Given data -
________________________________________
--- src/rtl/ffra_sched_pkg.sv ---
// Shared types and constants for the two-requester multiply-accumulate scheduler.
package ffra_sched_pkg;

  localparam int A_W     = 8;
  localparam int CI_W    = 16;
  localparam int O_W     = 16;
  localparam int LAT_MIN = 1;
  localparam int LAT_MAX = 7;
  localparam int CNT_W   = 3;

  typedef enum logic [1:0] {
    ST_IDLE = 2'd0,
    ST_WAIT = 2'd1,
    ST_RESP = 2'd2
  } state_e;

  typedef logic req_id_t;

  typedef struct packed {
    logic [A_W-1:0]  a;
    logic [A_W-1:0]  b;
    logic [CI_W-1:0] ci;
    logic            acc;
  } req_t;

endpackage

--- src/rtl/rr_arb2.sv ---
// Two-way round-robin arbiter: one-hot grant, priority passes to the loser on accept.
module rr_arb2
  import ffra_sched_pkg::*;
(
  input  logic       clk,
  input  logic       rst,
  input  logic [1:0] vld_i,
  input  logic       accept_i,
  output logic [1:0] gnt_o
);

  req_id_t prio_q;

  // NOTE: every combinational output gets a default first so no path leaves it unassigned (no latch).
  always_comb begin
    gnt_o = 2'b00;
    case (vld_i)
      2'b01:   gnt_o = 2'b01;
      2'b10:   gnt_o = 2'b10;
      2'b11:   gnt_o = prio_q ? 2'b10 : 2'b01;
      default: gnt_o = 2'b00;
    endcase
  end

  // NOTE: sequential state uses non-blocking assignments only, so all flops see pre-edge values.
  always_ff @(posedge clk or negedge rst) begin
    if (!rst) begin
      prio_q <= 1'b0;
    end else if (accept_i && (gnt_o != 2'b00)) begin
      prio_q <= !gnt_o[1];
    end
  end

endmodule

--- src/rtl/ffra_sched.sv ---
// Scheduler: arbitrates two requesters onto a fixed-latency external datapath and returns results.
module ffra_sched
  import ffra_sched_pkg::*;
#(
  parameter int LAT = 2
) (
  input  logic            clk,
  input  logic            rst,
  input  logic            r0_vld,
  input  logic            r1_vld,
  output logic            r0_rdy,
  output logic            r1_rdy,
  input  logic [A_W-1:0]  r0_a,
  input  logic [A_W-1:0]  r1_a,
  input  logic [A_W-1:0]  r0_b,
  input  logic [A_W-1:0]  r1_b,
  input  logic [CI_W-1:0] r0_ci,
  input  logic [CI_W-1:0] r1_ci,
  input  logic            r0_acc,
  input  logic            r1_acc,
  output logic            rsp_vld,
  input  logic            rsp_rdy,
  output logic            rsp_id,
  output logic [O_W-1:0]  rsp_o,
  output logic [A_W-1:0]  dp_a,
  output logic [A_W-1:0]  dp_b,
  output logic [CI_W-1:0] dp_ci,
  input  logic [O_W-1:0]  dp_o,
  output logic            busy
);

  state_e          state_q;
  logic [CNT_W-1:0] cnt_q;
  logic [A_W-1:0]  dp_a_q;
  logic [A_W-1:0]  dp_b_q;
  logic [CI_W-1:0] dp_ci_q;
  logic            rsp_vld_q;
  req_id_t         rsp_id_q;
  logic [O_W-1:0]  rsp_o_q;
  logic [O_W-1:0]  acc_q [2];

  logic [1:0]      gnt;
  logic            idle;
  req_id_t         gnt_id;
  req_t            req_sel;
  logic [CI_W-1:0] ci_sel;

  assign idle = (state_q == ST_IDLE);

  rr_arb2 u_arb (
    .clk      (clk),
    .rst      (rst),
    .vld_i    ({r1_vld, r0_vld}),
    .accept_i (idle),
    .gnt_o    (gnt)
  );

  assign r0_rdy = idle & gnt[0];
  assign r1_rdy = idle & gnt[1];

  // Operand mux: an accumulate request replaces its addend with that requester's last result.
  always_comb begin
    gnt_id  = gnt[1];
    req_sel = gnt_id ? '{a: r1_a, b: r1_b, ci: r1_ci, acc: r1_acc}
                     : '{a: r0_a, b: r0_b, ci: r0_ci, acc: r0_acc};
    ci_sel  = req_sel.acc ? acc_q[gnt_id] : req_sel.ci;
  end

  always_ff @(posedge clk or negedge rst) begin
    if (!rst) begin
      state_q   <= ST_IDLE;
      cnt_q     <= '0;
      dp_a_q    <= '0;
      dp_b_q    <= '0;
      dp_ci_q   <= '0;
      rsp_vld_q <= 1'b0;
      rsp_id_q  <= 1'b0;
      rsp_o_q   <= '0;
      // NOTE: the accumulator file is only two words and must read zero after reset, so it is reset.
      for (int i = 0; i < 2; i++) acc_q[i] <= '0;
    end else begin
      case (state_q)
        ST_IDLE: begin
          if (gnt != 2'b00) begin
            dp_a_q   <= req_sel.a;
            dp_b_q   <= req_sel.b;
            dp_ci_q  <= ci_sel;
            rsp_id_q <= gnt_id;
            cnt_q    <= CNT_W'(LAT);
            state_q  <= ST_WAIT;
          end
        end
        ST_WAIT: begin
          // Counter value 1 marks the edge at which dp_o has had LAT cycles to settle.
          cnt_q <= cnt_q - 1'b1;
          if (cnt_q == CNT_W'(1)) begin
            rsp_o_q   <= dp_o;
            rsp_vld_q <= 1'b1;
            state_q   <= ST_RESP;
          end
        end
        ST_RESP: begin
          if (rsp_rdy) begin
            acc_q[rsp_id_q] <= rsp_o_q;
            rsp_vld_q       <= 1'b0;
            state_q         <= ST_IDLE;
          end
        end
        default: state_q <= ST_IDLE;
      endcase
    end
  end

  assign dp_a    = dp_a_q;
  assign dp_b    = dp_b_q;
  assign dp_ci   = dp_ci_q;
  assign rsp_vld = rsp_vld_q;
  assign rsp_id  = rsp_id_q;
  assign rsp_o   = rsp_o_q;
  assign busy    = !idle;

endmodule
________________________________________
Task prompt - Give back the entire listing with every word intact.

Exercise answer -
--- src/rtl/ffra_sched_pkg.sv ---
// Shared types and constants for the two-requester multiply-accumulate scheduler.
package ffra_sched_pkg;

  localparam int A_W     = 8;
  localparam int CI_W    = 16;
  localparam int O_W     = 16;
  localparam int LAT_MIN = 1;
  localparam int LAT_MAX = 7;
  localparam int CNT_W   = 3;

  typedef enum logic [1:0] {
    ST_IDLE = 2'd0,
    ST_WAIT = 2'd1,
    ST_RESP = 2'd2
  } state_e;

  typedef logic req_id_t;

  typedef struct packed {
    logic [A_W-1:0]  a;
    logic [A_W-1:0]  b;
    logic [CI_W-1:0] ci;
    logic            acc;
  } req_t;

endpackage

--- src/rtl/rr_arb2.sv ---
// Two-way round-robin arbiter: one-hot grant, priority passes to the loser on accept.
module rr_arb2
  import ffra_sched_pkg::*;
(
  input  logic       clk,
  input  logic       rst,
  input  logic [1:0] vld_i,
  input  logic       accept_i,
  output logic [1:0] gnt_o
);

  req_id_t prio_q;

  // NOTE: every combinational output gets a default first so no path leaves it unassigned (no latch).
  always_comb begin
    gnt_o = 2'b00;
    case (vld_i)
      2'b01:   gnt_o = 2'b01;
      2'b10:   gnt_o = 2'b10;
      2'b11:   gnt_o = prio_q ? 2'b10 : 2'b01;
      default: gnt_o = 2'b00;
    endcase
  end

  // NOTE: sequential state uses non-blocking assignments only, so all flops see pre-edge values.
  always_ff @(posedge clk or negedge rst) begin
    if (!rst) begin
      prio_q <= 1'b0;
    end else if (accept_i && (gnt_o != 2'b00)) begin
      prio_q <= !gnt_o[1];
    end
  end

endmodule

--- src/rtl/ffra_sched.sv ---
// Scheduler: arbitrates two requesters onto a fixed-latency external datapath and returns results.
module ffra_sched
  import ffra_sched_pkg::*;
#(
  parameter int LAT = 2
) (
  input  logic            clk,
  input  logic            rst,
  input  logic            r0_vld,
  input  logic            r1_vld,
  output logic            r0_rdy,
  output logic            r1_rdy,
  input  logic [A_W-1:0]  r0_a,
  input  logic [A_W-1:0]  r1_a,
  input  logic [A_W-1:0]  r0_b,
  input  logic [A_W-1:0]  r1_b,
  input  logic [CI_W-1:0] r0_ci,
  input  logic [CI_W-1:0] r1_ci,
  input  logic            r0_acc,
  input  logic            r1_acc,
  output logic            rsp_vld,
  input  logic            rsp_rdy,
  output logic            rsp_id,
  output logic [O_W-1:0]  rsp_o,
  output logic [A_W-1:0]  dp_a,
  output logic [A_W-1:0]  dp_b,
  output logic [CI_W-1:0] dp_ci,
  input  logic [O_W-1:0]  dp_o,
  output logic            busy
);

  state_e          state_q;
  logic [CNT_W-1:0] cnt_q;
  logic [A_W-1:0]  dp_a_q;
  logic [A_W-1:0]  dp_b_q;
  logic [CI_W-1:0] dp_ci_q;
  logic            rsp_vld_q;
  req_id_t         rsp_id_q;
  logic [O_W-1:0]  rsp_o_q;
  logic [O_W-1:0]  acc_q [2];

  logic [1:0]      gnt;
  logic            idle;
  req_id_t         gnt_id;
  req_t            req_sel;
  logic [CI_W-1:0] ci_sel;

  assign idle = (state_q == ST_IDLE);

  rr_arb2 u_arb (
    .clk      (clk),
    .rst      (rst),
    .vld_i    ({r1_vld, r0_vld}),
    .accept_i (idle),
    .gnt_o    (gnt)
  );

  assign r0_rdy = idle & gnt[0];
  assign r1_rdy = idle & gnt[1];

  // Operand mux: an accumulate request replaces its addend with that requester's last result.
  always_comb begin
    gnt_id  = gnt[1];
    req_sel = gnt_id ? '{a: r1_a, b: r1_b, ci: r1_ci, acc: r1_acc}
                     : '{a: r0_a, b: r0_b, ci: r0_ci, acc: r0_acc};
    ci_sel  = req_sel.acc ? acc_q[gnt_id] : req_sel.ci;
  end

  always_ff @(posedge clk or negedge rst) begin
    if (!rst) begin
      state_q   <= ST_IDLE;
      cnt_q     <= '0;
      dp_a_q    <= '0;
      dp_b_q    <= '0;
      dp_ci_q   <= '0;
      rsp_vld_q <= 1'b0;
      rsp_id_q  <= 1'b0;
      rsp_o_q   <= '0;
      // NOTE: the accumulator file is only two words and must read zero after reset, so it is reset.
      for (int i = 0; i < 2; i++) acc_q[i] <= '0;
    end else begin
      case (state_q)
        ST_IDLE: begin
          if (gnt != 2'b00) begin
            dp_a_q   <= req_sel.a;
            dp_b_q   <= req_sel.b;
            dp_ci_q  <= ci_sel;
            rsp_id_q <= gnt_id;
            cnt_q    <= CNT_W'(LAT);
            state_q  <= ST_WAIT;
          end
        end
        ST_WAIT: begin
          // Counter value 1 marks the edge at which dp_o has had LAT cycles to settle.
          cnt_q <= cnt_q - 1'b1;
          if (cnt_q == CNT_W'(1)) begin
            rsp_o_q   <= dp_o;
            rsp_vld_q <= 1'b1;
            state_q   <= ST_RESP;
          end
        end
        ST_RESP: begin
          if (rsp_rdy) begin
            acc_q[rsp_id_q] <= rsp_o_q;
            rsp_vld_q       <= 1'b0;
            state_q         <= ST_IDLE;
          end
        end
        default: state_q <= ST_IDLE;
      endcase
    end
  end

  assign dp_a    = dp_a_q;
  assign dp_b    = dp_b_q;
  assign dp_ci   = dp_ci_q;
  assign rsp_vld = rsp_vld_q;
  assign rsp_id  = rsp_id_q;
  assign rsp_o   = rsp_o_q;
  assign busy    = !idle;

endmodule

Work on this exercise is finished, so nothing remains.